Vitamin D Alleviates Type 2 Diabetes Mellitus by Mitigating Oxidative Stress-Induced Pancreatic β-Cell Impairment

Jia Liu
1   Department of Endocrinology, Gansu Provincial Hospital, Lanzhou, Gansu, China
,
Yuanjun Zhang
1   Department of Endocrinology, Gansu Provincial Hospital, Lanzhou, Gansu, China
,
Derong Shi
2   Gansu University of Chinese Medicine, Gansu, China
,
Cuihuan He
2   Gansu University of Chinese Medicine, Gansu, China
,
Guanghao Xia
1   Department of Endocrinology, Gansu Provincial Hospital, Lanzhou, Gansu, China
› Author Affiliations
Funding This work was supported by (Effect of Vitamin D on pancreatic β cell injury induced by lipotoxicity and underlying mechanisms) under grant (number 20JR10RA397) and (Effect and mechanism of Vitamin D on pancreatic β cell injury induced by lipotoxicity) under grant (number ZX-62000001-2021-191).

Abstract

Objective Type 2 diabetes mellitus (T2DM) is a common metabolic disorder with rising incidence worldwide. This study explored the anti-T2DM role of vitamin D, thereby providing novel therapeutic strategies.

Methods C57BL/6 J mice and MIN6 cells were used to induce in vivo T2DM and damaged β-cell models, respectively.

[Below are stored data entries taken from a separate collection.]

### config.mk
export PLATFORM = sky130hd
export DESIGN_NAME = hazard_unit
export DESIGN_NICKNAME = d
export VERILOG_FILES = /design/src/rtl/hazard_unit.sv
export SDC_FILE = /design/constraint.sdc
export NUM_CORES = 1
export LEC_CHECK = 0
export CORE_MARGIN = 2
export CORE_UTILIZATION = 36
export CTS_CLUSTER_SIZE = 30
export DETAILED_ROUTE_END_ITERATION = 8
export GPL_ROUTABILITY_DRIVEN = 1
export PLACE_DENSITY = 0.73
export SYNTH_ARGS = -nofsm -noshare
export SYNTH_HDL_FRONTEND = slang
export SYNTH_SLANG_ARGS = --single-unit
### constraint.sdc
create_clock -name clk -period 1.75 [get_ports clk]
set_input_delay 0.35 -clock clk [delete_from_list [all_inputs] [get_ports clk]]
set_output_delay 0.35 -clock clk [all_outputs]
set_load 0.02 [all_outputs]
### src/rtl/hazard_unit.sv
// Load-use / flag stall and branch flush control for the in-order pipeline.
// Define HAZARD_STATS_EN to add the stall_cnt / flush_cnt statistics ports.
module hazard_unit #(
  parameter int unsigned BRANCH_PENALTY = 3
) (
  input  logic       clk,
  input  logic       rst,
  input  logic       id_valid,
  input  logic [4:0] id_rn,
  input  logic [4:0] id_rm,
  input  logic       id_uses_rm,
  input  logic       id_mem_read,
  input  logic       id_reg_write,
  input  logic [4:0] id_rd,
  input  logic       id_set_flags,
  input  logic       id_flag_branch,
  input  logic       br_taken,
  output logic       bubble_ctrl,
  output logic       pc_write_en,
  output logic       ifid_write_en,
  output logic       ifid_flush
`ifdef HAZARD_STATS_EN
  ,
  output logic [15:0] stall_cnt,
  output logic [15:0] flush_cnt
`endif
);

  typedef enum logic {RUN, FLUSH} state_t;

  localparam logic [2:0] PEN_M1 = 3'(BRANCH_PENALTY - 1);
  localparam logic [4:0] XZR = 5'd31;

  state_t     state, state_n;
  logic [2:0] flush_left, left_n;

  logic [4:0] ex_rd;
  logic       ex_mem_read;
  logic       ex_reg_write;
  logic       ex_set_flags;

  logic       load_use;
  logic       flag_haz;
  logic       stall_now;

  assign load_use = id_valid & ex_mem_read & ex_reg_write
                  & (ex_rd != XZR)
                  & ((ex_rd == id_rn)
                     | (id_uses_rm & (ex_rd == id_rm)));

  assign flag_haz = id_valid & id_flag_branch & ex_set_flags;

  // EX shadow: what ID issues this cycle, or nothing if bubbled
  always_ff @(posedge clk or posedge rst) begin
    if (rst) begin
      ex_rd        <= '0;
      ex_mem_read  <= 1'b0;
      ex_reg_write <= 1'b0;
      ex_set_flags <= 1'b0;
    end else if (bubble_ctrl || !id_valid) begin
      ex_rd        <= '0;
      ex_mem_read  <= 1'b0;
      ex_reg_write <= 1'b0;
      ex_set_flags <= 1'b0;
    end else begin
      ex_rd        <= id_rd;
      ex_mem_read  <= id_mem_read;
      ex_reg_write <= id_reg_write;
      ex_set_flags <= id_set_flags;
    end
  end

  // FSM state and flush down-counter
  always_ff @(posedge clk or posedge rst) begin
    if (rst) begin
      state      <= RUN;
      flush_left <= '0;
    end else begin
      state      <= state_n;
      flush_left <= left_n;
    end
  end

  // Next state: a taken branch always (re)starts the flush window
  always_comb begin
    state_n = state;
    left_n  = flush_left;
    if (br_taken) begin
      if (BRANCH_PENALTY == 1) begin
        state_n = RUN;
        left_n  = '0;
      end else begin
        state_n = FLUSH;
        left_n  = PEN_M1;
      end
    end else if (state == FLUSH) begin
      if (flush_left <= 3'd1) begin
        state_n = RUN;
        left_n  = '0;
      end else begin
        left_n  = flush_left - 3'd1;
      end
    end
  end

  // Outputs: flush beats stall; reset holds the pipeline free-running
  always_comb begin
    bubble_ctrl   = 1'b0;
    pc_write_en   = 1'b1;
    ifid_write_en = 1'b1;
    ifid_flush    = 1'b0;
    stall_now     = 1'b0;
    if (!rst) begin
      unique case (1'b1)
        (br_taken || state == FLUSH): begin
          bubble_ctrl = 1'b1;
          ifid_flush  = 1'b1;
        end
        (!br_taken && state == RUN
         && (load_use || flag_haz)): begin
          bubble_ctrl   = 1'b1;
          pc_write_en   = 1'b0;
          ifid_write_en = 1'b0;
          stall_now     = 1'b1;
        end
        default: ;
      endcase
    end
  end

`ifdef HAZARD_STATS_EN
  // Saturating statistics counters
  always_ff @(posedge clk or posedge rst) begin
    if (rst) begin
      stall_cnt <= '0;
      flush_cnt <= '0;
    end else begin
      if (stall_now && stall_cnt != 16'hFFFF)
        stall_cnt <= stall_cnt + 16'd1;
      if (ifid_flush && flush_cnt != 16'hFFFF)
        flush_cnt <= flush_cnt + 16'd1;
    end
  end
`endif

endmodule
Word-level counts from Yosys, hierarchy flattened
Index checks and enable logic that the tools add are counted.
Widths: inputs -> output; s select.

storage, ports and cells
  register bits = 12
  bits of input ports = 24
  output and inout port bits = 4

operators by class
  $add $sub $neg = 1
  magnitude comparators = 1
  equality and inequality tests = 3
  mux-type cells = 16
  bitwise gates (word level) = 9
  reduce and logical (&&, ||, !) cells = 9

operator list
  kind                 count
  $mux 1               12
  $eq 5x5->1           2
  $mux 3               3
  $and 1x1->1          7
  $mux 5               1
  $ne 5x5->1 const B   1
  $le 3x1->1 const B   1
  $logic_or 1x1->1     3
  $sub 3x1->3 const B  1
  $logic_and 1x1->1    2
  $logic_not 1->1      2
  $reduce_bool 2->1    1
  $reduce_or 2->1      1
  $not 1->1            1
  $or 1x1->1           1

Longest topological paths before layout
  word-level depth = 11
  depth in mapped cells = 6

Worst setup path after synthesis
Ideal clock, no wire load.

  path kind = flip-flop to output port
  start = register ex_rd[4]
  end = output port pc_write_en
  data arrival time = 1.663 ns
  data required time = 1.400 ns
  setup slack = -0.263 ns
  stages on the path, launching flop included = 7
  cells stage by stage = dfrtp_1 -> xnor2_1 -> nand3_1 -> o22ai_2 -> a2bb2oi_1 -> or4_1 -> buf_4

between the ends
  cells in the longest elaborated chain, start to end = 8
  elaborated cells on any way between the ends = 11
  those cells by class = 3 x eq/ne; 2 x mux; 4 x bitwise; 2 x reduce/logical

ends and longest elaborated chain
  item                    RTL line  RTL
  start, declared         37        logic [4:0] ex_rd;
  start signal, assigned  66        ex_rd <= id_rd;
  $eq 5x5->1              49        | (id_uses_rm & (ex_rd == id_rm)));
  $and 1x1->1             49
  $or 1x1->1              49
  $and 1x1->1 *           48        & ((ex_rd == id_rn)
  $logic_or 1x1->1 *      120       && (load_use || flag_haz)): begin
  $logic_and 1x1->1 *     120
  $mux 1 * (2 in a row)   --
  end, declared           19        output logic pc_write_en,

Mark *: on every way between the ends. The rest lies on a longest branch, timed or not.

Worst setup path in the final report
  start = register ex_rd[4]
  end = output port pc_write_en

between the ends
  cells in the longest elaborated chain, start to end = 8
  elaborated cells on any way between the ends = 11
  those cells by class = 3 x eq/ne; 2 x mux; 4 x bitwise; 2 x reduce/logical

ends and longest elaborated chain
  item                 RTL line  RTL
  $eq 5x5->1           49
  $and 1x1->1          49
  $or 1x1->1           49
  $and 1x1->1 *        48
  $logic_or 1x1->1 *   120
  $logic_and 1x1->1 *  120
  $mux 1 *             114       unique case (1'b1)
  $mux 1 *             113       if (!rst) begin

Marks and branches as above.

==> results.json <==
{
  "synth_common_cells": "dfrtp_1, xnor2_1, and2_1",
  "timing.final.hold_violations": 0,
  "cts_buffers": 3,
  "die_w_um": 46.3,
  "fin_area_um2": 1050,
  "yosys_warnings": 0,
  "numPortBuffers": 27,
  "setup_ws_ns": -0.428,
  "drive_above_1_share_pct": 23.0,
  "maxSlewHeadroom_pct": 74.1,
  "tritoncts": "yes",
  "yosysMostFrequentCell": "dfrtp_1",
  "cp_max_fo": 3,
  "syn_area_um2": 643,
  "first_iter_violations": 3,
  "grt_max_degree": 13,
  "ys_ff_latch": 12,
  "avgSynthCellArea_um2": 10.4,
  "start_kind": "register",
  "clkLatencyLatePin_ns": 0.26,
  "grt_pass1_vias": 529,
  "cp_data_required_time_ns": 1.40,
  "outcome": "finished, violations left",
  "antenna_cells": 0,
  "hold_slack_ns": 0.496,
  "synthTopCellsByArea": "dfrtp_1, xnor2_1, and2_1",
  "totalWireLength_mm": 1.26,
  "fin_skew_ns": 0.00352,
  "path_cells": "xnor2_1 -> nand3_1 -> o22ai_2 -> a2bb2oi_2 -> or4_4 -> buf_6",
  "crit_type": "register to primary output",
  "coreArea_um2": 1710,
  "synth_top_area_share_pct": 46.7,
  "cpMaxStageDelayCell": "or4_4",
  "htreeDepth": 1,
  "via_count": 548,
  "die_h_um": 46.3,
  "leakage_nw": 0.466,
  "synth_edf_count": 0,
  "hpwl_mm": 1.09,
  "vias_per_cell": 4.38,
  "arrival_ns": 1.83,
  "antenna_found_initial": 0,
  "synth_cells": 62,
  "ys_seq_area_share_pct": 46.7,
  "hold_path_class": "register to register",
  "ys_types": 21,
  "wl_per_cell_um": 10.0,
  "fmax_ghz": 0.459,
  "clock-sinks": 12,
  "violations": "setup timing",
  "grt_pass1_wl_mm": 2.15,
  "first_pass_iters": 2,
  "area_growth_pct": 63.0,
  "overflow": 0,
  "nFillCells": 150,
  "antenna_left": 0,
  "synth-async-reset-ratio_pct": 100,
  "ir_worst_vdd_mv": 0.522,
  "dpl-instance-area_um2": 993,
  "tightest_slew_ns": 0.388,
  "num_rows": 15,
  "path_clk_slew_ns": 0.07,
  "drv_cap": 0,
  "hold_buffers": 0,
  "setup_viol": 3,
  "min_period_ns": 2.18,
  "place.gp.congestion": 0.796,
  "synth_nets": 88,
  "track_usage_pct": 14.6,
  "nets": 127,
  "ioPinCount": 28,
  "max_stage_delay_ns": 0.43,
  "clk_path_buf_depth": 2,
  "initial_core_util_pct": 37.7,
  "drv_slew": 0,
  "synth_ff_type": "dfrtp_1",
  "yosysTopAreaCell": "dfrtp_1",
  "endpoint_kind": "primary output",
  "route.detailed.drc": 0,
  "min_period_over_period_pct": 124,
  "power.density_nw_per_um2": 870,
  "root_buffer": "clkbuf_4",
  "die-area_um2": 2140,
  "rsz0062_at_grt": "yes"
}
==> cell families after synthesis <==
family | Yosys count | share of synthesized area, %
xor gates and xnor gates | 10 | 13.6
adders and majority gates | 2 | 3.89
and+or+nand+nor | 20 | 16.5
buffers and inverters | 6 | 4.09
DFF | 12 | 46.7
AOI/OAI and AO/OA | 11 | 13.4
muxes | 1 | 1.75
==> power by group <==
group	total, W	internal, W	switching [W]
Combinational	0.000337	0.000175	0.000161
Clock	0.000209	0.000126	0.0000833
Sequential	0.000366	0.000332	0.0000338
==> flip-flops by register name, indices dropped and copies added, names as in the netlist <==
| signal | count |
|---|---|
| state | 1 |
| ex_reg_write | 1 |
| ex_set_flags | 1 |
| flush_left | 3 |
| ex_rd | 5 |
| ex_mem_read | 1 |
==> cell usage in the layout, fill, tap and decap left out, types with 2 or more instances in the layout <==
| master | instances |
|---|---|
| a21oi_1 | 2 |
| buf_4 | 9 |
| inv_1 | 5 |
| xnor2_1 | 10 |
| nand2_1 | 4 |
| dlygate4sd2_1 | 10 |
| nor2_1 | 2 |
| nand3_1 | 2 |
| and2_1 | 8 |
| a31oi_1 | 2 |
| ha_1 | 2 |
| dfrtp_1 | 12 |
| clkdlybuf4s50_1 | 13 |
| buf_6 | 2 |
| clkbuf_4 | 3 |
==> final timing paths <==
kind / end / cells after the start / startpoint / slack (ns)
worst max-delay path: pc_write_en / 6 / ex_rd[4] / -0.43
worst min-delay path: flush_left[2] / 1 / flush_left[2] / 0.50
worst max register to register: ex_rd[1] / 6 / ex_rd[3] / 0.21
worst min register to register: flush_left[2] / 1 / flush_left[2] / 0.50
max in group asynchronous: ex_rd[1] / 4 / rst / 0.97
min in group asynchronous: ex_set_flags / 4 / rst / 0.64
==> routing by layer <==
layer,wire length (um),track usage (%)
met1,571,17.4
met2,639,23.6
met3,26,2.35
met4,19,10.3
met5,0,0
==> what timing repair did <==
| item | in CTS | in global routing |
|---|---|---|
| pin swaps | 14 | 5 |
| setup buffers | 1 | 0 |
| setup endpoints to repair | 4 | 9 |
| cloned | 0 | 0 |
| gates resized for setup | 33 | 3 |
==> critical path, delay by kind of cell, from the launching register on <==
kind,cells,cell delay [ns]
and+or+nand+nor,2,0.54
buffers and inverters,1,0.15
DFF,1,0.41
AOI/OAI and AO/OA,2,0.29
xor gates and xnor gates,1,0.18
==> cell type report <==
cell class	instances	area (um2)	area share [%]
well taps	25	31.3	2.98
repair buffers	35	313	29.8
multi-input cells	44	349	33.3
clock buffers	4	36.3	3.46
inverters	5	18.8	1.79
flip-flops and latches	12	300	28.6
==> stage by stage <==
step	setup slack, ns	utilization [%]	total power [W]	TNS, ns	instances
floorplan	-0.168	-	0.000567	-0.168	62
CTS	-0.487	60.8	0.000913	-1.21	125
global placement	-0.897	58.2	0.000689	-4.25	120
detailed placement	-0.917	58.2	0.000706	-4.60	120
finish	-0.428	61.4	0.000912	-1.10	125
global route	-0.561	61.4	0.000985	-1.50	125
Power figures use the tool's default switching activity.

Body weights, fasting blood glucose, and fasting insulin were measured in mice. Oral glucose tolerance test (OGTT) and insulin tolerance test (ITT) were conducted on mice. Lipid indices (TG, TC, LDL-C, and HDL-C) were detected in mouse serum. Hematoxylin-eosin staining was used to evaluate pancreatic tissue injury. ELISA was used to assess insulin and oxidative stress (OS) markers (MDA, GSH, and SOD) in mice and MIN6 cells. Production of ROS was detected in islet β-cells and MIN6 cells. Cell viability and apoptosis were evaluated using CCK-8 and flow cytometry, respectively. QRT-PCR and western blotting were used to detect pro-inflammatory factors (TNF-α and IL-6) and endoplasmic reticulum stress (ERS) markers (CHOP and GRP78), respectively.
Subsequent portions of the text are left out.